* TASK:
Below are records. Count every line containing the word "elaborated" and give the number alone.

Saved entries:
`config.mk`:
```
export PLATFORM = sky130hd
export DESIGN_NAME = machine_timer_with_compare
export DESIGN_NICKNAME = d
export VERILOG_FILES = /design/src/rtl/mtc_pkg.sv /design/src/rtl/mtc_core.sv /design/src/rtl/mtc_result.sv /design/src/rtl/machine_timer_with_compare.sv
export SDC_FILE = /design/constraint.sdc
export NUM_CORES = 2
export LEC_CHECK = 0
export BUFFER_PORTS_ARGS = -buffer_cell sky130_fd_sc_hd__buf_2
export CAP_MARGIN = 20
export CORE_MARGIN = 3
export CORE_UTILIZATION = 45
export DETAILED_ROUTE_END_ITERATION = 8
export SLEW_MARGIN = 20
export SYNTH_ARGS = -nofsm -noshare
export SYNTH_HDL_FRONTEND = slang
export SYNTH_SLANG_ARGS = --single-unit
```
`constraint.sdc`:
```
create_clock -name clk -period 12.1 [get_ports clk]
set_clock_uncertainty 0.15 [all_clocks]
set_input_delay 1.21 -clock clk [delete_from_list [all_inputs] [get_ports clk]]
set_output_delay 1.21 -clock clk [all_outputs]
set_load 0.005 [all_outputs]
```
`src/rtl/mtc_pkg.sv`:
```
// Shared types and constants for the machine timer with compare.
package mtc_pkg;

  // Item opcodes
  localparam logic [2:0] OP_TICK       = 3'd0;
  localparam logic [2:0] OP_WRITE_TIME = 3'd1;
  localparam logic [2:0] OP_WRITE_MCMP = 3'd2;
  localparam logic [2:0] OP_WRITE_SCMP = 3'd3;
  localparam logic [2:0] OP_WRITE_GCMP = 3'd4;
  localparam logic [2:0] OP_WAIT       = 3'd5;

  // Configuration register indexes
  localparam int unsigned CFG_ADDR_W = 3;
  localparam logic [CFG_ADDR_W-1:0] CFG_PRESCALE = 3'd0;
  localparam logic [CFG_ADDR_W-1:0] CFG_TIMEOUT  = 3'd1;
  localparam logic [CFG_ADDR_W-1:0] CFG_DELTA    = 3'd2;
  localparam logic [CFG_ADDR_W-1:0] CFG_SEN      = 3'd3;
  localparam logic [CFG_ADDR_W-1:0] CFG_GEN      = 3'd4;

  // Configuration reset values
  localparam logic [15:0] PRESCALE_RST = 16'd1;
  localparam logic [31:0] TIMEOUT_RST  = 32'd1000;

  // Configuration registers as seen by the datapath
  typedef struct packed {
    logic [15:0] prescale_divisor;
    logic [31:0] wfi_timeout;
    logic [63:0] hyper_time_delta;
    logic        supervisor_timer_enable;
    logic        guest_timer_enable;
  } mtc_cfg_t;

  // Architectural timer state
  typedef struct packed {
    logic [63:0] time_count;
    logic [63:0] machine_compare;
    logic [63:0] supervisor_compare;
    logic [63:0] guest_compare;
  } mtc_state_t;

endpackage

```
`src/rtl/mtc_core.sv`:
```
// Timer state registers and their per-item update (tick, writes, wait).
module mtc_core #(
  parameter int unsigned PRESCALE_WIDTH = 16
) (
  input  logic               clk,
  input  logic               rst_n,
  input  logic               go,
  input  logic [2:0]         op,
  input  logic [63:0]        val,
  input  mtc_pkg::mtc_cfg_t  cfg,
  output mtc_pkg::mtc_state_t st
);

  localparam int unsigned CMP_W = (PRESCALE_WIDTH + 1 > 16) ? PRESCALE_WIDTH + 1 : 16;

  logic [PRESCALE_WIDTH-1:0] pcount_r, pcount_nxt;
  mtc_pkg::mtc_state_t       st_r, st_nxt;

  logic [CMP_W-1:0] pc_inc;
  logic [CMP_W-1:0] div_eff;
  logic             tick_wrap;

  logic [63:0] guest_time;
  logic [63:0] d_m, d_s, d_g, tmo;
  logic        m_ok, s_ok, g_ok;
  logic [63:0] ms_min, gt_min, jump;
  logic        ms_ok;

  // Prescale compare in full width; a zero divisor counts as one
  always_comb begin
    pc_inc  = CMP_W'(pcount_r) + CMP_W'(1);
    div_eff = (cfg.prescale_divisor == 16'd0) ? CMP_W'(1) : CMP_W'(cfg.prescale_divisor);
    tick_wrap = (pc_inc >= div_eff);
  end

  // Distances to each compare that has not yet passed
  always_comb begin
    guest_time = st_r.time_count + cfg.hyper_time_delta;
    tmo  = {32'd0, cfg.wfi_timeout};
    d_m  = st_r.machine_compare - st_r.time_count;
    d_s  = st_r.supervisor_compare - st_r.time_count;
    d_g  = st_r.guest_compare - guest_time;
    m_ok = (st_r.time_count <= st_r.machine_compare);
    s_ok = cfg.supervisor_timer_enable && (st_r.time_count <= st_r.supervisor_compare);
    g_ok = cfg.guest_timer_enable && (guest_time <= st_r.guest_compare);
  end

  // Pick the smallest distance with a two-level tree
  always_comb begin
    if (m_ok && (!s_ok || d_m < d_s)) begin
      ms_min = d_m;
    end else begin
      ms_min = d_s;
    end
    ms_ok  = m_ok || s_ok;
    gt_min = (g_ok && d_g < tmo) ? d_g : tmo;
    jump   = (ms_ok && ms_min < gt_min) ? ms_min : gt_min;
  end

  // Apply one item to the state
  always_comb begin
    st_nxt     = st_r;
    pcount_nxt = pcount_r;
    if (go) begin
      unique case (op)
        mtc_pkg::OP_TICK: begin
          if (tick_wrap) begin
            pcount_nxt         = '0;
            st_nxt.time_count  = st_r.time_count + 64'd1;
          end else begin
            pcount_nxt = pc_inc[PRESCALE_WIDTH-1:0];
          end
        end
        mtc_pkg::OP_WRITE_TIME: st_nxt.time_count         = val;
        mtc_pkg::OP_WRITE_MCMP: st_nxt.machine_compare    = val;
        mtc_pkg::OP_WRITE_SCMP: st_nxt.supervisor_compare = val;
        mtc_pkg::OP_WRITE_GCMP: st_nxt.guest_compare      = val;
        mtc_pkg::OP_WAIT:       st_nxt.time_count         = st_r.time_count + jump;
        default: ;
      endcase
    end
  end

  always_ff @(posedge clk) begin
    if (!rst_n) begin
      pcount_r                <= '0;
      st_r.time_count         <= '0;
      st_r.machine_compare    <= '1;
      st_r.supervisor_compare <= '1;
      st_r.guest_compare      <= '1;
    end else begin
      pcount_r <= pcount_nxt;
      st_r     <= st_nxt;
    end
  end

  assign st = st_r;

  // A tick that does not wrap never leaves the prescale count at zero
  assert property (@(posedge clk) disable iff (!rst_n)
    (go && op == mtc_pkg::OP_TICK && !tick_wrap) |=> (pcount_r != '0 || PRESCALE_WIDTH == 0))
    else $error("prescale count cleared without wrap");
  assert property (@(posedge clk) disable iff (!rst_n)
    (go && op == mtc_pkg::OP_WAIT) |=> ((st_r.time_count - $past(st_r.time_count)) <= 64'($past(cfg.wfi_timeout))))
    else $error("wait jumped past timeout");
  assert property (@(posedge clk) disable iff (!rst_n)
    !go |=> $stable(st_r) && $stable(pcount_r))
    else $error("state changed without an item");

endmodule

```
`src/rtl/mtc_result.sv`:
```
// Result register: time and pending flags taken from the updated state.
module mtc_result (
  input  logic                clk,
  input  logic                load,
  input  mtc_pkg::mtc_cfg_t   cfg,
  input  mtc_pkg::mtc_state_t st,
  output logic [63:0]         current_time,
  output logic                machine_pending,
  output logic                supervisor_pending,
  output logic                guest_pending,
  output logic [7:0]          pending_image
);

  logic [63:0] time_r;
  logic        mp_r, sp_r, gp_r;
  logic [63:0] guest_time;
  logic        mp, sp, gp;

  // Compare time and guest time against the compares
  always_comb begin
    guest_time = st.time_count + cfg.hyper_time_delta;
    mp = (st.time_count >= st.machine_compare);
    sp = cfg.supervisor_timer_enable && (st.time_count >= st.supervisor_compare);
    gp = cfg.guest_timer_enable && (guest_time >= st.guest_compare);
  end

  // Hold the result until the next load
  always_ff @(posedge clk) begin
    if (load) begin
      time_r <= st.time_count;
      mp_r   <= mp;
      sp_r   <= sp;
      gp_r   <= gp;
    end
  end

  assign current_time       = time_r;
  assign machine_pending    = mp_r;
  assign supervisor_pending = sp_r;
  assign guest_pending      = gp_r;
  assign pending_image      = {mp_r, gp_r, sp_r, 5'd0};

endmodule

```
`src/rtl/machine_timer_with_compare.sv`:
```
// Top level of the machine timer with compare: input register, control, config.
//
// Usage: each input item carries an opcode (tick, write time, write machine,
// supervisor or guest compare, wait for interrupt) and a 64-bit write value.
// Every item produces exactly one result item: the time after the item and
// the machine, supervisor and guest pending flags plus their mip-style image.
// Both channels use valid/stall; an item moves when valid is high and stall
// is low. Configuration registers are written through cfg_we/cfg_addr/cfg_wdata;
// the user must write them only while no item is in flight, which the block
// itself does not enforce. An accepted item passes the input register, the
// state update and the result register before its result shows on out_valid.
// Throughput: one item per cycle while the receiver does not stall; the timer
// state loop (time counter, wait-jump adder/min tree) holds one register, so
// items follow back to back. When the receiver stalls, up to three items stay
// in flight and in_stall rises only once the input register cannot drain.
// Reset (synchronous, rst_n low): time and prescale count go to zero, all
// compares to all ones, config to its defaults, and all stages empty.
module machine_timer_with_compare #(
  parameter int unsigned PRESCALE_WIDTH = 16
) (
  input  logic                           clk,
  input  logic                           rst_n,
  input  logic                           in_valid,
  output logic                           in_stall,
  input  logic [2:0]                     in_opcode,
  input  logic [63:0]                    in_write_value,
  output logic                           out_valid,
  input  logic                           out_stall,
  output logic [63:0]                    out_current_time,
  output logic                           out_machine_pending,
  output logic                           out_supervisor_pending,
  output logic                           out_guest_pending,
  output logic [7:0]                     out_pending_image,
  input  logic                           cfg_we,
  input  logic [mtc_pkg::CFG_ADDR_W-1:0] cfg_addr,
  input  logic [63:0]                    cfg_wdata
);

  logic              a_v_r, a_v_nxt;
  logic [2:0]        a_op_r;
  logic [63:0]       a_val_r;
  logic              b_v_r, b_v_nxt;
  logic              out_v_r, out_v_nxt;
  mtc_pkg::mtc_cfg_t cfg_r, cfg_nxt;
  mtc_pkg::mtc_state_t st;

  logic out_adv, b_go, b_free, a_go, in_acc;

  // Flow control along the three stages
  always_comb begin
    out_adv = !out_v_r || !out_stall;
    b_go    = b_v_r && out_adv;
    b_free  = !b_v_r || out_adv;
    a_go    = a_v_r && b_free;
    in_stall = a_v_r && !b_free;
    in_acc  = in_valid && !in_stall;
    a_v_nxt   = in_acc ? 1'b1 : (a_go ? 1'b0 : a_v_r);
    b_v_nxt   = a_go ? 1'b1 : (b_go ? 1'b0 : b_v_r);
    out_v_nxt = b_go ? 1'b1 : ((out_v_r && !out_stall) ? 1'b0 : out_v_r);
  end

  // Decode configuration writes; unknown indexes drop
  always_comb begin
    cfg_nxt = cfg_r;
    if (cfg_we) begin
      unique case (cfg_addr)
        mtc_pkg::CFG_PRESCALE: cfg_nxt.prescale_divisor        = cfg_wdata[15:0];
        mtc_pkg::CFG_TIMEOUT:  cfg_nxt.wfi_timeout             = cfg_wdata[31:0];
        mtc_pkg::CFG_DELTA:    cfg_nxt.hyper_time_delta        = cfg_wdata;
        mtc_pkg::CFG_SEN:      cfg_nxt.supervisor_timer_enable = cfg_wdata[0];
        mtc_pkg::CFG_GEN:      cfg_nxt.guest_timer_enable      = cfg_wdata[0];
        default: ;
      endcase
    end
  end

  always_ff @(posedge clk) begin
    if (!rst_n) begin
      a_v_r   <= 1'b0;
      b_v_r   <= 1'b0;
      out_v_r <= 1'b0;
      cfg_r.prescale_divisor        <= mtc_pkg::PRESCALE_RST;
      cfg_r.wfi_timeout             <= mtc_pkg::TIMEOUT_RST;
      cfg_r.hyper_time_delta        <= '0;
      cfg_r.supervisor_timer_enable <= 1'b0;
      cfg_r.guest_timer_enable      <= 1'b0;
    end else begin
      a_v_r   <= a_v_nxt;
      b_v_r   <= b_v_nxt;
      out_v_r <= out_v_nxt;
      cfg_r   <= cfg_nxt;
    end
  end

  // Capture the item payload
  always_ff @(posedge clk) begin
    if (in_acc) begin
      a_op_r  <= in_opcode;
      a_val_r <= in_write_value;
    end
  end

  mtc_core #(
    .PRESCALE_WIDTH(PRESCALE_WIDTH)
  ) u_core (
    .clk   (clk),
    .rst_n (rst_n),
    .go    (a_go),
    .op    (a_op_r),
    .val   (a_val_r),
    .cfg   (cfg_r),
    .st    (st)
  );

  mtc_result u_result (
    .clk                (clk),
    .load               (b_go),
    .cfg                (cfg_r),
    .st                 (st),
    .current_time       (out_current_time),
    .machine_pending    (out_machine_pending),
    .supervisor_pending (out_supervisor_pending),
    .guest_pending      (out_guest_pending),
    .pending_image      (out_pending_image)
  );

  assign out_valid = out_v_r;

  // An applied item always lands in the middle stage
  assert property (@(posedge clk) disable iff (!rst_n)
    a_go |=> b_v_r)
    else $error("applied item lost before result stage");
  // A blocked middle stage keeps its item
  assert property (@(posedge clk) disable iff (!rst_n)
    (b_v_r && !out_adv) |=> b_v_r)
    else $error("middle stage dropped an item");
  // State never moves while the middle stage is full and blocked
  assert property (@(posedge clk) disable iff (!rst_n)
    (b_v_r && !out_adv) |=> $stable(st))
    else $error("state changed under a pending result");
  // Input stall only when the input register holds an item
  assert property (@(posedge clk) disable iff (!rst_n)
    in_stall |-> a_v_r)
    else $error("stall raised with empty input register");

endmodule
```
== Word level (Yosys, flattened, before mapping) ==
Index checks and enable logic that the tools add are counted.
W data, S select, Z words.
Storage, ports and cells
  word-level logic and storage cells: 98
  bits in registers: 523
  output and inout port bits: 77
  bits of input ports: 139
Operators by class
  magnitude comparators: 10
  reduce and logical (&&, ||, !) cells: 39
  add/sub/neg operators: 7
  muxes and demuxes: 13
  eq/ne operators: 10
Operators with widths (count)
  $mux W64: 4
  $ge A64 B64 Y1: 3
  $le A64 B64 Y1: 3
  $pmux W64 S3: 1
  $sub A64 B64 Y64: 3
  $add A64 B64 Y64: 2
  $lt A64 B64 Y1: 2
  $add A64 B1 Y64 const B: 1
  $lt A64 B32 Y1: 1
  $mux W16: 2
  $reduce_and A2 Y1: 9
  $add A16 B1 Y17 const B: 1
  $ge A17 B17 Y1: 1
  $logic_not A16 Y1: 1
  $eq A3 B2 Y1 const B: 4
  $logic_and A1 B1 Y1: 12
  $eq A3 B3 Y1 const B: 3
  $eq A3 B1 Y1 const B: 2
  $logic_not A1 Y1: 6
  $logic_not A3 Y1: 2
  $mux W1: 6
  $reduce_bool A2 Y1: 3
  $logic_or A1 B1 Y1: 4
  $reduce_and A3 Y1: 1
  2 further kinds: 2

== Depth between registers and ports, before layout ==
  depth in word-level cells: 11
  gate-level depth with buffers: 72
  gate-level depth less buffers: 67

== Modules after synthesis ==
From an unflattened synthesis, not the netlist that was laid out.
Unflattened totals
  cells, all modules: 6421
  area total of the unflattened synthesis: 50195.6 um2
By module, submodules not included
  mtc_core: cells each 4619, times used 1, area an instance 33185.6 um2, sequential area each 5445.2 um2
  mtc_result: cells each 1270, times used 1, area an instance 10495.1 um2, sequential area each 2011.9 um2
  machine_timer_with_compare: cells each 532, times used 1, area an instance 6515.0 um2, sequential area each 4354.2 um2

== Worst setup path after synthesis ==
Ideal clock, no wire load.
  kind: reg-to-reg
  from: register u_core.st_r (netlist bit u_core.st[192])
  to: register u_core.st_r (netlist bit u_core.st[253])
  cell stages (with the launch flop): 70
  library setup time: 71 ps
  setup slack: -853 ps
  clock period less this slack: 12953 ps
  arrival time: 12733 ps
  data required time: 11879 ps
  path buffers: 5
  cells stage by stage: dfxtp_1 -> ha_1 -> fa_1 -> a21o_1 -> a21oi_1 -> o21bai_1 -> a21o_1 -> and2_1 -> o21a_1 -> nand3_1 -> nand2_1 -> a21o_1 -> a21o_1 -> a21oi_1 -> o21bai_1 -> xnor2_1 -> ha_1 -> buf_2 -> (+34 left out) -> buf_2 -> a211oi_1 -> ha_1 -> a21oi_1 -> nor2_1 -> o31a_1 -> o311ai_0 -> nand4b_1 -> a21oi_1 -> o21ai_0 -> a211oi_1 -> a31oi_1 -> a21oi_1 -> o21ai_0 -> a311oi_1 -> xnor2_1 -> nand3_1 -> a21oi_1
Between the ends
  longest elaborated chain between the ends: 11
  elaborated cells on any way between the ends: 25
RTL lines
  from (decl): line mtc_core.sv:17  | mtc_pkg::mtc_state_t st_r, st_nxt;
  from (signal assigned): line mtc_core.sv:93  | st_r <= st_nxt;
  branches (longest 10 deep; another with $add A64 B64 Y64)
  $pmux W64 S3 *: line mtc_core.sv:65  | unique case (op)
Every way passes the cells marked *. The select of a mux whose other input is x is not followed.
A chain may end at the register's enable or synchronous reset.

== Worst setup path after layout ==
  from: register u_core.st_r (netlist bit u_core.st[206])
  to: register u_core.st_r (netlist bit u_core.st[252])
The elaborated chain is that of the path after synthesis.

==> flow_metrics.tcl <==
set metrics [dict create \
    drv_cap 0 \
    core_um2 93900 \
    combPwrFrac_pct 31.5 \
    synth_edf_count 134 \
    rsz0062_at_grt "yes" \
    grt_antenna_before_repair 4 \
    numPortBuffers 210 \
    powerDensity_nw_per_um2 100 \
    crit_required_ps 12510 \
    hp-class "reg2reg" \
    ios 216 \
    wl_mm 174 \
    maxSlewHeadroom_pct 30.2 \
    areaGrowthSynthToFinish_pct 37.4 \
    status "complete, but fails checks" \
    violations "setup timing" \
    tightest_slew_ps 1050 \
    switching_share_pct 33.0 \
    synth_cells 5417 \
    critPathMaxFanout 8 \
    p_int_mw 3.96 \
    clock_power_share_pct 35.3 \
    leakage_nw 26.5 \
    cts_hold_buffers 0 \
    arrival_ps 13720 \
    setup_viol_count_final 52 \
    antenna_cells 0 \
    critPathKind "reg2reg" \
    slew_viol_final 0 \
    place_worst_setup_slack_ps -2490 \
    vdd_ir_drop_max_mv 0.127 \
    die_height_um 315 \
    p_sw_mw 1.95 \
    wl_per_cell_um 21.3 \
    synthDistinctLibCells 97 \
    crit_top_cell "buf_4" \
    grt_max_degree 155 \
    synth-warning-count 0 \
    start_kind "register" \
    post-synth-top-count-cell "nand2_1" \
    grt-ovfl-total 0 \
    period_share_pct 110 \
    crit_path_max_incr_delay_ps 520 \
    synthArstFlopShare_pct 0 \
    via_per_inst 5.64 \
    fp-row-count 112 \
    fin_nets 7490 \
    cts_sinks 523 \
    die_area_um2 99000 \
    drcViolationCount 0 \
    track_usage_pct 34.0 \
    syn_avg_cell_area_um2 7.91 \
    hold_viol 0 \
    root_buffer "clkbuf_16" \
    synth_ff_type "dfxtp_1" \
    cp_slowest_cell "dfxtp_1" \
    cts_max_path_buffers 3 \
    ys_seq_elements 523 \
    clock_latency_ps 650 \
    seqPwrFrac_pct 33.2 \
    dr.first_iter.drc_count 4298 \
    synth-seq-area-share_pct 27.6 \
    finalWorstSetupSlack_ps -1210 \
    clkTransAtPathRegs_ps 60 \
    place.gp.congestion 1.02 \
    cts_max_level 3 \
    layout-drive-gt1-share_pct 29.9 \
    initial_utilization_pct 45.7 \
    netlist_top_cells_count "nand2_1 (914), ha_1 (492), a21oi_1 (433)" \
    endpoint_kind "register" \
    worst-path-buf-inv 12 \
    drtAntennaViolNets 0 \
    cts_tree "built" \
    cts_buffers 66 \
    firstDrtPassIters 6 \
    finalCriticalPeriod_ps 13310 \
    grt_pass1_vias 43200 \
    hpwl_mm 141 \
    yosys.area.top_type_share_pct 18.2 \
    grt_pass1_wl_mm 258 \
    yosysTopAreaCell "dfxtp_1" \
    fmax_mhz 75.1 \
    place_area_um2 54800 \
    synthTopCellsByArea "dfxtp_1 (18%), ha_1 (14%), edfxtp_1 (9.4%), nand2_1 (8.0%), a21oi_1 (5.1%)" \
    synth.cell_area_um2 42900 \
    vias 46000 \
    fin_area_um2 58900 \
    die_x_um 315 \
    cpLargestDelayFamily "compound AO/OA/AOI/OAI gates" \
]
[cell families after synthesis]
logic type	count (synthesis)	synth area share, %
other	2	0.0175
adder cells (fa/ha/maj)	497	14.6
buffers and inverters	509	4.73
flip-flops	523	27.6
AO/OA/AOI/OAI	1499	23.2
XOR/XNOR	287	5.86
multiplexers	103	2.58
AND/OR/NAND/NOR	1997	21.5
[power by group through the flow]
stage | clock [mW] | combinational [mW] | sequential (mW)
floorplan | 0 | 0.937 | 1.93
global placement | 0 | 1.74 | 1.99
detailed placement | 0 | 1.75 | 1.99
CTS | 2.12 | 1.80 | 1.95
global route | 2.18 | 2.02 | 1.96
finish | 2.09 | 1.86 | 1.96
[worst min-delay path, cell delays in order (launching register included)]
cell     delay [ps]
dfxtp_1         310
nand2_1          50
nand3_1          60
[what timing repair did]
action	in CTS	in global routing
setup buffers	44	19
resized for setup	170	132
endpoints found under the setup margin	63	61
cloned	1	0
endpoints found under the hold margin	0	0
pin swaps	125	86
[flip-flops by register name, indices dropped and copies added (netlist names), 3 cells and up]
signal                 flops
u_result.current_time     64
u_core.pcount_r           16
cfg_r                    114
u_core.st                256
a_val_r                   64
a_op_r                     3
[per-layer routing]
metal	GRT usage, %	share of wire (%)	up-vias
li1	-	-	22300
met1	51.2	47	21800
met2	49.1	41	1707
met3	7.29	9.6	222
met4	7.98	2.4	2
met5	0	0.0075	-
[final timing paths]
check	start	end	slack [ps]	depth (start not counted)
hold / removal	u_core.st[174]	u_core.st[174]	320	2
setup / recovery	u_core.st[206]	u_core.st[252]	-1210	64
setup reg to reg	u_core.st[206]	u_core.st[252]	-1210	64
hold reg to reg	u_core.st[174]	u_core.st[174]	320	2
[cell usage in the layout, fill, tap and decap left out, drive strengths merged, types with 61 or more instances in the layout]
master / netlist / final
a211oi: 91 / 91
a21boi: 122 / 122
a21o: 189 / 189
a21oi: 435 / 435
buf: 43 / 1574
clkbuf: 197 / 77
dfxtp: 389 / 389
edfxtp: 134 / 134
ha: 492 / 492
inv: 269 / 276
mux2: 61 / 61
nand2: 915 / 915
nand3: 282 / 282
nand4: 110 / 110
nor2: 281 / 281
nor2b: 82 / 82
nor3: 64 / 64
o21ai: 269 / 269
o21bai: 62 / 62
xnor2: 180 / 180
xor2: 107 / 107
[metrics by stage]
stage          utilization [%]  instances  setup TNS [ps]  hold WS (ps)  total power, mW
2_1_floorplan                -       5452            -423           293             2.87
3_3_place_gp              58.4       7989          -96910           306             3.73
3_5_place_dp              58.4       7989         -103530           313             3.74
4_1_cts                   61.9       8148          -36380           322             5.87
5_1_grt                   62.7       8161          -71290           338             6.16
6_report                  62.7       8161          -36430           321             5.90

* EXPECTED ANSWER:
3